Researchers have devised a brand new assault technique “Cookie-Chunk” demonstrating cookie theft through malicious browser extensions. Whereas the concept of stealing session cookies isn’t new, utilizing a malicious browser extension as a PoC is a brand new thought highlighting the severity of the matter.
Cookie-Chunk Assault Ensures Persistent Entry By Stealing Cookies
Sharing the main points in a latest post, researchers from Varonis highlighted how a malicious browser extension could sneakily enable persistent entry to consumer accounts. Named “Cookie-Chunk”, the assault demonstrates utilizing a browser extension to steal session cookies, evading account login safety checks.
Particularly, the researchers demonstrated the assault by utilizing a specifically crafted browser extension to steal cookies. The researchers used Google Chrome of their examine and aimed toward Azure authentication-related cookies. Nonetheless, they defined that the method applies to different companies as properly, their vulnerability being depending on the respective session dealing with, cookie structure, and safety.
As proof-of-concept (PoC), the researchers focused the ‘ESTAUTH‘ and ‘ESTSAUTHPERSISTNT‘ cookies in Azure Entra ID. These cookies, enable and preserve authenticated entry to Microsoft companies, equivalent to Microsoft 365 and Azure Portal. Whereas customers could apply completely different safety measures, equivalent to multi-factor authentication, to make sure safe login, the Cookie-Chunk assault could steal these cookies to realize persistent entry to Microsoft companies with out requiring account credentials.

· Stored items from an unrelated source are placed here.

===== config.mk =====
export PLATFORM = sky130hd
export DESIGN_NAME = video_timing_gen
export DESIGN_NICKNAME = d
export VERILOG_FILES = /design/src/rtl/video_timing_pkg.sv /design/src/rtl/video_timing_gen_axis_cnt.sv /design/src/rtl/video_timing_gen.sv
export SDC_FILE = /design/constraint.sdc
export NUM_CORES = 1
export LEC_CHECK = 0
export CAP_MARGIN = 10
export CORE_MARGIN = 1
export CORE_UTILIZATION = 50
export DETAILED_ROUTE_END_ITERATION = 7
export PLACE_DENSITY = 0.76
export SLEW_MARGIN = 20
export SYNTH_ARGS = -nofsm -noshare
export SYNTH_HDL_FRONTEND = slang
export SYNTH_SLANG_ARGS = --single-unit

===== constraint.sdc =====
create_clock -name clk -period 11.65 [get_ports clk]
set_clock_uncertainty 0.05 [all_clocks]
set_input_delay 2.33 -clock clk [delete_from_list [all_inputs] [get_ports clk]]
set_output_delay 2.33 -clock clk [all_outputs]
set_load 0.02 [all_outputs]

===== src/rtl/video_timing_pkg.sv =====
// rtl/video_timing_pkg.sv - timing configuration type, defaults and legality check
package video_timing_pkg;

  localparam int VT_CNT_W = 12;

  typedef struct packed {
    logic [VT_CNT_W-1:0] h_active;
    logic [VT_CNT_W-1:0] h_fp;
    logic [VT_CNT_W-1:0] h_sync;
    logic [VT_CNT_W-1:0] h_bp;
    logic [VT_CNT_W-1:0] v_active;
    logic [VT_CNT_W-1:0] v_fp;
    logic [VT_CNT_W-1:0] v_sync;
    logic [VT_CNT_W-1:0] v_bp;
    logic                hs_pol;
    logic                vs_pol;
  } timing_cfg_t;

  localparam timing_cfg_t DEF_CFG = '{
    h_active: 12'd640, h_fp: 12'd16, h_sync: 12'd96, h_bp: 12'd48,
    v_active: 12'd480, v_fp: 12'd10, v_sync: 12'd2,  v_bp: 12'd29,
    hs_pol: 1'b0, vs_pol: 1'b0
  };

  localparam logic [VT_CNT_W+1:0] MAX_TOTAL = (VT_CNT_W+2)'(1) << VT_CNT_W;

  function automatic logic [VT_CNT_W+1:0] axis_total(input logic [VT_CNT_W-1:0] a, f, s, b);
    return {2'b00, a} + {2'b00, f} + {2'b00, s} + {2'b00, b};
  endfunction

  // A total of exactly 2^CNT_W still fits: the counter tops out at all-ones.
  function automatic logic cfg_legal(input timing_cfg_t c);
    logic nonzero;
    nonzero = (c.h_active != '0) && (c.h_fp != '0) && (c.h_sync != '0) && (c.h_bp != '0) &&
              (c.v_active != '0) && (c.v_fp != '0) && (c.v_sync != '0) && (c.v_bp != '0);
    return nonzero &&
           (axis_total(c.h_active, c.h_fp, c.h_sync, c.h_bp) <= MAX_TOTAL) &&
           (axis_total(c.v_active, c.v_fp, c.v_sync, c.v_bp) <= MAX_TOTAL);
  endfunction

endpackage
$ cat config.mk
export PLATFORM = sky130hd
export DESIGN_NAME = la_scan_sequencer
export DESIGN_NICKNAME = d
export VERILOG_FILES = /design/src/rtl/la_scan_sequencer.sv
export SDC_FILE = /design/constraint.sdc
export NUM_CORES = 1
export LEC_CHECK = 0
export CAP_MARGIN = 20
export CORE_MARGIN = 2
export CORE_UTILIZATION = 34
export DETAILED_ROUTE_END_ITERATION = 16
export GPL_ROUTABILITY_DRIVEN = 0
export PLACE_DENSITY = 0.61
export SYNTH_ARGS = -nofsm -noshare
export SYNTH_HDL_FRONTEND = slang
export SYNTH_SLANG_ARGS = --single-unit
export TNS_END_PERCENT = 5
$ cat constraint.sdc
create_clock -name wb_clk_i -period 6.1 [get_ports wb_clk_i]
set_input_delay 1.22 -clock wb_clk_i [delete_from_list [all_inputs] [get_ports wb_clk_i]]
set_output_delay 1.22 -clock wb_clk_i [all_outputs]
set_load 0.02 [all_outputs]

In worst exploitation situations, an adversary may use such session hijacking assault to maneuver laterally throughout cloud environments. With unchecked persistent entry to crucial companies, attackers may get unrestricted entry to necessary information.
Apart from Microsoft Azure Entra ID, the researchers additionally listed different necessary cloud companies, equivalent to Google Workspace, GitHub, AWS Administration Console, and Okta (SSO), and their respective authentication cookies that Cookie-Chunk assault can goal.
Upon gaining persistent entry to focus on accounts by stealing cookies, an adversary could carry out varied malicious actions. In line with the researchers, these actions could embody deploying PowerShell, steal different companies’ cookies, carry out unauthorized app registrations, and laterally transfer throughout the community.
Beneficial Mitigations For This Sneaky Assault
Notably, the Cookie-Chunk assault entails no refined malware to steal cookies. As a substitute, it makes use of a easy script that makes it troublesome to detect and block. Furthermore, the assault stays profitable because it occurs by means of the browser, bypassing account login checks with every login try.
Nonetheless, the researchers have shared varied means to forestall this assault. These embody operating thorough scans for detecting any uncommon consumer habits, utilizing Microsoft Danger to flag uncommon sign-ins, deploying Conditional Entry Insurance policies (CAP) to limit unauthorized customers’ entry, and implementing Chrome ADMX insurance policies to limit using browser extensions to a selected allowlist.
Tell us your ideas within the feedback.